#### Task item:
For this exercise, please find the lines in the entries that include the word "ovfl" and copy them.
══════
## config.mk

```make
export PLATFORM = sky130hd
export DESIGN_NAME = syncgen
export DESIGN_NICKNAME = d
export VERILOG_FILES = /design/src/rtl/syncgen.sv
export SDC_FILE = /design/constraint.sdc
export NUM_CORES = 1
export LEC_CHECK = 0
export ABC_AREA = 1
export BUFFER_PORTS_ARGS = -buffer_cell sky130_fd_sc_hd__buf_2
export CAP_MARGIN = 10
export CORE_AREA = 2 2 85 87
export DETAILED_ROUTE_END_ITERATION = 16
export DIE_AREA = 0 0 87 89
export SLEW_MARGIN = 20
export SYNTH_ARGS = -nofsm -noshare
export SYNTH_HDL_FRONTEND = slang
export SYNTH_SLANG_ARGS = --single-unit
```

## constraint.sdc

```tcl
create_clock -name clk -period 2.9 [get_ports clk]
set_clock_uncertainty 0.15 [all_clocks]
set_input_delay 0.58 -clock clk [delete_from_list [all_inputs] [get_ports clk]]
set_output_delay 0.58 -clock clk [all_outputs]
set_load 0.02 [all_outputs]
```

## src/rtl/syncgen.sv

```systemverilog
// syncgen: sync/veto pattern generator for the downstream clock state machine.
// Sequence: LEAD pulse, then N phase pairs (LOW, HOLD x stretch, TURN), then IDLE.
// Optional macro SYNCGEN_MODEL_EN compiles in a shadow of the downstream
// clock state machine driving sync_ref/phase_ref; otherwise those are tied to 0.
module syncgen #(
    parameter int CNT_W = 16
) (
    input  logic             clk,
    input  logic             reset,
    input  logic             start,
    input  logic             stop,
    input  logic [CNT_W-1:0] count,
    input  logic [3:0]       stretch,
    output logic             syncout,
    output logic             vetoout,
    output logic             busy,
    output logic             done,
    output logic [CNT_W-1:0] pairs,
    output logic             sync_ref,
    output logic             phase_ref
);

    typedef enum logic [2:0] {
        S_IDLE,
        S_LEAD,
        S_LOW,
        S_HOLD,
        S_TURN
    } state_t;

    state_t           r_state;
    logic [CNT_W-1:0] r_count;
    logic [3:0]       r_stretch;
    logic [3:0]       r_hcnt;
    logic             r_done;
    logic [CNT_W-1:0] r_pairs;

    logic [CNT_W:0]   w_pairs_nx;
    logic             w_cont;

    // Compare one bit wider so pairs+1 cannot wrap against a large count.
    assign w_pairs_nx = {1'b0, r_pairs} + {{CNT_W{1'b0}}, 1'b1};
    assign w_cont     = !stop && ((r_count == '0) || (w_pairs_nx < {1'b0, r_count}));

    // Sequencer state, latched parameters, hold counter, pair counter and done pulse.
    always_ff @(posedge clk or posedge reset) begin
        if (reset) begin
            r_state   <= S_IDLE;
            r_count   <= '0;
            r_stretch <= '0;
            r_hcnt    <= '0;
            r_done    <= 1'b0;
            r_pairs   <= '0;
        end else begin
            r_done <= 1'b0;
            case (r_state)
                S_IDLE: begin
                    if (start) begin
                        r_count   <= count;
                        r_stretch <= stretch;
                        r_pairs   <= '0;
                        r_state   <= S_LEAD;
                    end
                end
                S_LEAD: r_state <= S_LOW;
                S_LOW: begin
                    if (r_stretch != '0) begin
                        r_hcnt  <= r_stretch;
                        r_state <= S_HOLD;
                    end else begin
                        r_state <= S_TURN;
                    end
                end
                S_HOLD: begin
                    if (r_hcnt == 4'd1) begin
                        r_state <= S_TURN;
                    end else begin
                        r_hcnt <= r_hcnt - 4'd1;
                    end
                end
                S_TURN: begin
                    r_pairs <= w_pairs_nx[CNT_W-1:0];
                    if (w_cont) begin
                        r_state <= S_LOW;
                    end else begin
                        r_done  <= 1'b1;
                        r_state <= S_IDLE;
                    end
                end
                default: r_state <= S_IDLE;
            endcase
        end
    end

    // Output decode from the state register; TURN drives sync only when continuing.
    always_comb begin
        syncout = 1'b0;
        vetoout = 1'b0;
        busy    = (r_state != S_IDLE);
        case (r_state)
            S_LEAD:  syncout = 1'b1;
            S_HOLD:  vetoout = 1'b1;
            S_TURN:  syncout = w_cont;
            default: ;
        endcase
    end

    assign done  = r_done;
    assign pairs = r_pairs;

`ifdef SYNCGEN_MODEL_EN
    typedef enum logic [1:0] {
        P0,
        P1,
        P2,
        P3
    } mstate_t;

    mstate_t r_mst;

    // Shadow of the downstream clock state machine, fed by syncout/vetoout.
    always_ff @(posedge clk or posedge reset) begin
        if (reset) begin
            r_mst <= P0;
        end else begin
            case (r_mst)
                P0: if (syncout) r_mst <= P1;
                P1: r_mst <= syncout ? P2 : P3;
                P2: if (!syncout) r_mst <= P3;
                P3: if (!vetoout) r_mst <= syncout ? P1 : P0;
                default: r_mst <= P0;
            endcase
        end
    end

    assign sync_ref  = (r_mst == P1);
    assign phase_ref = (r_mst == P2) || (r_mst == P3);
`else
    assign sync_ref  = 1'b0;
    assign phase_ref = 1'b0;
`endif

endmodule

```

# [After elaboration in Yosys (flattened, before gate mapping)]
# Cells that the tools add are included.
[totals] reg_bits=44 word_cells=45
[op_classes] order_cmp=1 n_addsub=2 eq_ne=9 mux=14 reduce_logical=13
[ops] operator="16-bit one-hot mux with 2 select lines" count=1
[ops] operator="16-bit by 1-bit adder with 17-bit output (second input constant)" count=1
[ops] operator="17-bit by 16-bit < comparator with 1-bit output" count=1
[ops] operator="16-bit logical NOT" count=1
[ops] operator="16-bit two-way mux" count=1
[ops] operator="3-bit one-hot mux with 5 select lines" count=1
[ops] operator="3-bit two-way mux" count=3
[ops] operator="4-bit two-way mux" count=2
[ops] operator="2-bit != test (second input constant)" count=4
[ops] operator="4-bit one-hot mux with 2 select lines" count=1
[ops] operator="3-bit by 2-bit equality test with 1-bit output (second input constant)" count=2
[ops] operator="2-bit AND reduction" count=3
[ops] operator="4-bit by 1-bit equality test with 1-bit output (second input constant)" count=1
[ops] operator="2-bit nonzero test" count=2
[ops] operator="4-bit nonzero test" count=1
[ops] operator="4-bit by 1-bit subtractor with 4-bit output (second input constant)" count=1
[ops] operator="3-bit by 1-bit equality test with 1-bit output (second input constant)" count=1
[ops] operator="3-bit equality test (second input constant)" count=1
[ops] operator="3-bit logical NOT" count=1
[ops] operator="1-bit two-way mux" count=3
[ops] operator="3-bit AND reduction" count=1
[ops] operator="3-bit nonzero test" count=1
[ops] operator="2-bit two-way mux" count=1
[ops] operator="1-bit one-hot mux with 2 select lines" count=1
[ops] operator="3 further kinds" count=3

# [Depth between registers and ports, before layout]
# Gate-level depths: netlist of the first run.
[logic_depth] ltp_word=6 depth_mapped=20 ltp_nobuf=20

# [Least setup slack after synthesis of the first run]
# No wires, ideal clock.
[synth_timing] kind="flip-flop to output port" start="register r_pairs[0] (netlist: pairs[0])" end="output syncout" t_arrival_ns=2.419 stages_incl_launch_ff=18 slack_ns=-0.249 n_path_buf=0 path_cell_list="dfrtp_1 -> ha_1 -> nand2_1 -> nor2_2 -> nand2_2 -> nor3_4 -> nand2_2 -> xor2_1 -> ha_1 -> nand2_1 -> nand2_1 -> a21oi_1 -> o21ai_0 -> nor2_1 -> nand2_1 -> nand2_1 -> nand3_1 -> nand2_1"
[synth_via] elab_chain_cells=5
[synth_rtl] item="start, declared" line_no="36" source="logic [CNT_W-1:0] r_pairs;"
[synth_rtl] item="start signal, assigned" line_no="82" source="r_pairs <= w_pairs_nx[CNT_W-1:0];"
[synth_rtl] item="16-bit by 1-bit adder with 17-bit output" line_no="42" source="assign w_pairs_nx = {1'b0, r_pairs} + {{CNT_W{1'b0}}, 1'b1};"
[synth_rtl] item="17-bit by 16-bit < comparator with 1-bit output" line_no="43" source="assign w_cont = !stop && ((r_count == '0) || (w_pairs_nx < {1'b0, r_count}));"
[synth_rtl] item="1-bit logical OR" line_no="43"
[synth_rtl] item="1-bit logical AND" line_no="43"
[synth_rtl] item="1-bit one-hot mux with 2 select lines" line_no="100" source="case (r_state)"
[synth_rtl] item="end, declared" line_no="14" source="output logic syncout,"
# Every way passes these cells.

# [Final worst setup path of the first run]
# Same ends and word-level chain as after synthesis.

==> qor.yml, run 1 <==
layout:
  stdcell_area_um2: 3410
  fillers: 664
  fin_nets: 454
  syn_to_final_growth_pct: 27.2
  stdcell_count: 493
  antennaDiodeCount: 0
  drive_gt1_share_pct: 30.8
timing:
  worst_pin_slew_ns: 0.632
  hold_violations: 0
  rsz0062_at_grt: "true"
  worst_slack_ns: -0.544
  period_share_pct: 119
  fmax_ghz: 0.290
  finalSetupViolations: 1
  period_needed_ns: 3.44
  fin_tns_setup_ns: -0.544
  slew_headroom_pct: 57.7
  maxSlewViolCount: 0
critical_path:
  cp_max_fo: 3
  path_cells: "ha_4, nand2_4, nor2_4, nand2_4, nor3_4, nand2_2, xor2_2, ha_1, nand2_1, nand2_1, a21oi_2, o21ai_1, nor2_1, nand2_1, nand2_2, nand3_2, nand2_2, buf_6"
  worstPathArrival_ns: 2.71
  required_ns: 2.17
  critical_path_class: "flip-flop to primary output"
  cp-start-kind: "flip-flop"
  cp_top_family: "simple AND/OR/NAND/NOR gates"
  critical_path.slowest_cell: "dfrtp_2"
  critPathBufInv: 1
  end_kind: "primary output"
  critical-path-max-stage-delay_ns: 0.39
floorplanning:
  dieArea_um2: 7740
  initial_core_util_pct: 39.9
  die_w_um: 87
  core_area_um2: 6720
  chipHeight_um: 89
  placementRows: 30
  pin_count: 46
yosys:
  synth_seq_cells: 44
  synthCells: 333
  synthDistinctLibCells: 35
  synth_top_cell_area_share_pct: 41.1
  synth_ff_type: "dfrtp_1"
  synth-async-reset-ratio_pct: 100
  syn_area_per_cell_um2: 8.04
  yosysSeqAreaShare_pct: 41.1
  netlist_top_cells_count: "57 x nand2_1, 56 x inv_1, 44 x dfrtp_1"
  ys_warn_count: 0
  synth-edff-count: 0
  synth_top_cell_by_area: "dfrtp_1"
  yosys-top-cells-area: "dfrtp_1 41%, ha_1 8.4%, nand2_1 8.0%"
  synth_most_common_cell: "nand2_1"
  syn_area_um2: 2680
run:
  maxCapViolations: 0
placement:
  dp_cells: 480
  port_buffers: 43
  dpl.hpwl_um: 4780
  place_ws_ns: -0.264
  place_congestion: 0.821
  placed_cell_area_um2: 3190
pwr:
  irDropWorstVdd_mv: 0.365
  power.density_nw_per_um2: 717
  finalPower_mw: 2.44
  power_leakage_nw: 1.86
run_status:
  violations: "negative setup slack"
  status: "finished, violations left"
routing:
  routed_wl_um: 6240
  antenna_left: 0
  post_drt_wl_per_cell_um: 12.7
  drt_iter0_drc: 91
  drc: 0
  routed_via_density: 4.79
  drt_first_pass_iters: 4
  dr_total_vias: 2361
global_routing:
  antenna_found_initial: 0
  grt_max_degree: 45
  grt_pass1_vias: 2317
  grt_pass1_wl_um: 10500
  grt_usage_pct: 17.5
  grt-ovfl-total: 0
clock_network:
  cts_inserted_buffers: 5
  clk_pin_slew_ns: 0.09
  insertion_delay_ns: 0.31
  cts_tree: "done"
  cts_hold_buf: 0
  htreeDepth: 2
  root_buffer: "clkbuf_8"
  clock_sinks: 44
  clockBufferDepth: 2
worst_hold_path:
  hold_class: "primary input to async pin"
-- where the power goes --
part	internal, mW	total [mW]	switching [mW]
sequential	0.816	0.943	0.127
clock	0.255	0.478	0.223
combinational	0.381	1.02	0.642
total	1.45	2.44	0.991
-- worst paths after layout --
path                                             start                      to  slack, ns  cells after the start
worst max-delay path              pairs[0]$_DFFE_PP0P_                 syncout      -0.54                     18
worst min-delay path                             reset  r_count[6]$_DFFE_PP0P_       0.24                      3
worst max register to register    pairs[0]$_DFFE_PP0P_  r_state[1]$_DFFE_PP0P_       0.18                     19
worst min register to register  r_count[3]$_DFFE_PP0P_  r_count[3]$_DFFE_PP0P_       0.39                      2
max in group asynchronous                        reset    pairs[1]$_DFFE_PP0P_       1.93                      3
min in group clk                              count[0]  r_count[0]$_DFFE_PP0P_       0.34                      2
-- cells in the final DEF, fill, tap and decap left out, types with 3 or more instances in the layout --
| cell | netlist | layout |
|---|---|---|
| a21oi_1 | 25 | 24 |
| buf_2 | 4 | 42 |
| buf_4 | 2 | 33 |
| clkbuf_8 | 0 | 5 |
| dfrtp_1 | 44 | 42 |
| ha_1 | 18 | 17 |
| inv_1 | 56 | 55 |
| inv_2 | 4 | 4 |
| nand2_1 | 57 | 54 |
| nand2_2 | 7 | 8 |
| nand3_1 | 13 | 12 |
| nand4_1 | 5 | 5 |
| nor2_1 | 36 | 36 |
| nor2_2 | 4 | 3 |
| nor2_4 | 2 | 3 |
| nor3_1 | 3 | 3 |
| nor3_4 | 2 | 3 |
| o21ai_0 | 12 | 11 |
| o21ai_1 | 4 | 5 |
| o21ai_2 | 4 | 4 |
| o22ai_1 | 5 | 5 |
| xor2_1 | 7 | 5 |
| xor2_2 | 1 | 3 |
-- kinds of logic (layout without fill, tap and decap cells) --
family	after synthesis	count (layout)	synth area share, %
and+or+nand+nor	137	137	24.5
buffers and inverters	66	145	9.71
AOI/OAI and AO/OA	56	56	12.0
DFF	44	44	41.1
adders and majority gates	18	18	8.41
xor gates and xnor gates	8	8	2.90
muxes	3	3	1.26
other	1	2	0.140
-- per-stage QoR --
step	hold WS [ns]	util, %
after floorplan	0.337	-
after global placement	0.373	47.4
after detailed placement	0.378	47.4
after CTS	0.274	49.4
after global routing	0.311	50.7
final	0.239	50.7
-- area by class of cell --
cell class | count | area, um2 | share of cell area [%]
Sequential cell | 44 | 1100 | 32.4
Multi-Input combinational cell | 224 | 1390 | 40.7
Clock inverter | 3 | 42.5 | 1.25
Clock buffer | 5 | 68.8 | 2.02
Tap cell | 80 | 100 | 2.94
Inverter | 60 | 225 | 6.61
Timing Repair Buffer | 77 | 480 | 14.1
-- registers in the layout, summed over array words and instances, names as in the netlist --
signal	flops
r_state	3
pairs	16
r_count	16
done	1
r_stretch	4
r_hcnt	4
-- tightest hold or removal path, delay by kind of cell --
family	cells	cell delay, ns
buf+inv	3	0.58
-- per-layer routing --
layer	wire, um	global-route usage, %	up-vias	share of wire, %
met2	2940	29.3	45	47
met1	2980	22.9	1087	48
met5	0	0	-	0
met3	238	3.88	7	3.8
li1	-	-	1222	-
met4	82	5.26	0	1.3
-- repair_timing --
item	4_1_cts	5_1_grt
pin swaps	0	14
endpoints found under the setup margin	1	2
endpoints found under the hold margin	0	0
gates resized for setup	4	12
buffers inserted	0	5
Power figures use the tool's default switching activity.
==> inputs of run 2 (changes only) <==
Settings changed: CORE_AREA 2 2 85 87 to 2 2 76 78, DIE_AREA 0 0 87 89 to 0 0 78 80, PLACE_DENSITY from default to 0.75.
==> qor.yml, run 2 (synthesis results as in run 1) <==
floorplanning:
  placementRows: 27  # -10%
  initial_core_util_pct: 49.6  # +9.7 points
  die_w_um: 78  # -10%
  dieArea_um2: 6240  # -19%
  core_area_um2: 5410  # -20%
  chipHeight_um: 80  # -10%
  pin_count: 46  # unchanged
timing:
  hold_ws_ns: 0.148  # -0.0909 ns
  period_needed_ns: 3.40  # -0.0474 ns
  period_share_pct: 117  # -1.6 points
  hold_violations: 0  # unchanged
  slew_headroom_pct: 57.0  # -0.75 points
  maxSlewViolCount: 0  # unchanged
  rsz0062_at_grt: "true"
  worst_slack_ns: -0.496  # +0.0474 ns
  fmax_ghz: 0.294  # +1.4%
  finalSetupViolations: 1  # unchanged
  worst_pin_slew_ns: 0.643  # +0.0113 ns
  fin_tns_setup_ns: -0.496  # +0.0474 ns
layout:
  antennaDiodeCount: 0  # unchanged
  fin_nets: 446  # -1.8%
  fin_util_pct: 60.7  # +10 points
  mostFrequentLayoutCells: "55 x inv_1, 55 x nand2_1, 42 x dfrtp_1, 42 x buf_2, 36 x nor2_1"
  stdcell_area_um2: 3280  # -3.7%
  syn_to_final_growth_pct: 22.5
  fillers: 505  # -24%
  stdcell_count: 477  # -3.2%
  drive_gt1_share_pct: 28.9  # -1.9 points
routing:
  dr_total_vias: 2357  # -0.17%
  post_drt_wl_per_cell_um: 12.6  # -0.80%
  routed_wl_um: 5990  # -4.0%
  antenna_left: 0  # unchanged
  drc: 0  # unchanged
  drt_first_pass_iters: 4  # unchanged
  routed_via_density: 4.94  # +3.2%
  drt_iter0_drc: 130  # +43%
placement:
  dpl.hpwl_um: 4640  # -2.8%
  place_ws_ns: -0.253  # +0.0113 ns
  place_congestion: 0.851  # +3.7%
  placed_cell_area_um2: 3150  # -0.98%
  port_buffers: 43  # unchanged
  dp_cells: 469  # -2.3%
global_routing:
  grt-ovfl-total: 0  # unchanged
  grt_max_degree: 38  # -16%
  grt_pass1_vias: 2332  # +0.65%
  grt_usage_pct: 20.8  # +3.3 points
  grt_pass1_wl_um: 10300  # -2.2%
  antenna_found_initial: 0  # unchanged
critical_path:
  cp_top_family: "simple AND/OR/NAND/NOR gates"
  cp-start-kind: "flip-flop"
  r2r_setup_slack_ns: 0.32  # +0.14 ns
  path_cells: "ha_1, nand2_1, nor2_2, nand2_2, nor3_4, nand2_2, xor2_2, ha_1, nand2_1, nand2_1, a21oi_1, o21ai_0, nor2_1, nand2_1, nand2_2, nand3_2, nand2_2, buf_6"
  critical_path.slowest_cell: "dfrtp_2"
  worstPathArrival_ns: 2.67  # -0.04 ns
  cp_max_fo: 3  # unchanged
  required_ns: 2.17  # about the same
  rr_worst_depth: 18  # -1
  end_kind: "primary output"
  reg2reg_from: "pairs[0]$_DFFE_PP0P_"
  r2r_end: "r_state[1]$_DFFE_PP0P_"
  critical_path_class: "flip-flop to primary output"
  critPathBufInv: 1  # unchanged
  critical-path-max-stage-delay_ns: 0.37  # -0.02 ns
run_status:
  violations: "negative setup slack"
  status: "finished, violations left"
pwr:
  power.density_nw_per_um2: 722  # +0.61%
  irDropWorstVdd_mv: 0.474  # +30%
  finalPower_mw: 2.37  # -3.1%
  power_leakage_nw: 1.77  # -5.0%
clock_network:
  cts_setup_buffers: 0  # unchanged
  cts_inserted_buffers: 5  # unchanged
  clk_pin_slew_ns: 0.09  # about the same
  clockBufferDepth: 2  # unchanged
  insertion_delay_ns: 0.30  # about the same
  root_buffer: "clkbuf_8"
  cts_tree: "done"
  clock_sinks: 44  # unchanged
  htreeDepth: 2  # unchanged
worst_hold_path:
  hold_class: "primary input to async pin"
run:
  maxCapViolations: 0  # unchanged
## run 2: area by class of cell
class	instances	area, um2	share of cell area [%]
Multi-Input combinational cell	224	1350	41.0
Inverter	60	226	6.90
Clock inverter	2	15.0	0.458
Tap cell	72	90.1	2.75
Clock buffer	6	82.6	2.52
Sequential cell	44	1100	33.6
Timing Repair Buffer	69	417	12.7
## run 2: what timing repair did
| item | CTS | global route |
|---|---|---|
| endpoints found under the setup margin | 1 | 1 |
| hold buffers | 0 | 0 |
| gates resized for setup | 4 | 2 |
## run 2: power by group
part / internal [mW] / leakage, nW / switching (mW) / total, mW
clock: 0.193 / 0.0434 / 0.220 / 0.413
combinational: 0.371 / 1.19 / 0.647 / 1.02
sequential: 0.816 / 0.533 / 0.121 / 0.937
## run 2: per-layer routing
layer  GRT usage, %  up-vias  routed length [um]
met4           6.49        0                  63
met2           36.6       50                2970
li1               -     1198                   -
met3           3.96        8                 256
met5              0        -                   0
met1           26.0     1101                2700
## run 2: worst max-delay path by stage
stage	startpoint	to	slack (ns)	depth (start not counted)
after CTS	pairs[0]$_DFFE_PP0P_	syncout	-0.52	18
after floorplan	pairs[0]$_DFFE_PP0P_	syncout	-0.13	17
final	pairs[0]$_DFFE_PP0P_	syncout	-0.50	18
after global placement	pairs[0]$_DFFE_PP0P_	syncout	-0.19	18
after detailed placement	pairs[0]$_DFFE_PP0P_	syncout	-0.25	16
after global routing	pairs[0]$_DFFE_PP0P_	syncout	-0.72	18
══════
#### Written reply:
  grt-ovfl-total: 0
  grt-ovfl-total: 0  # unchanged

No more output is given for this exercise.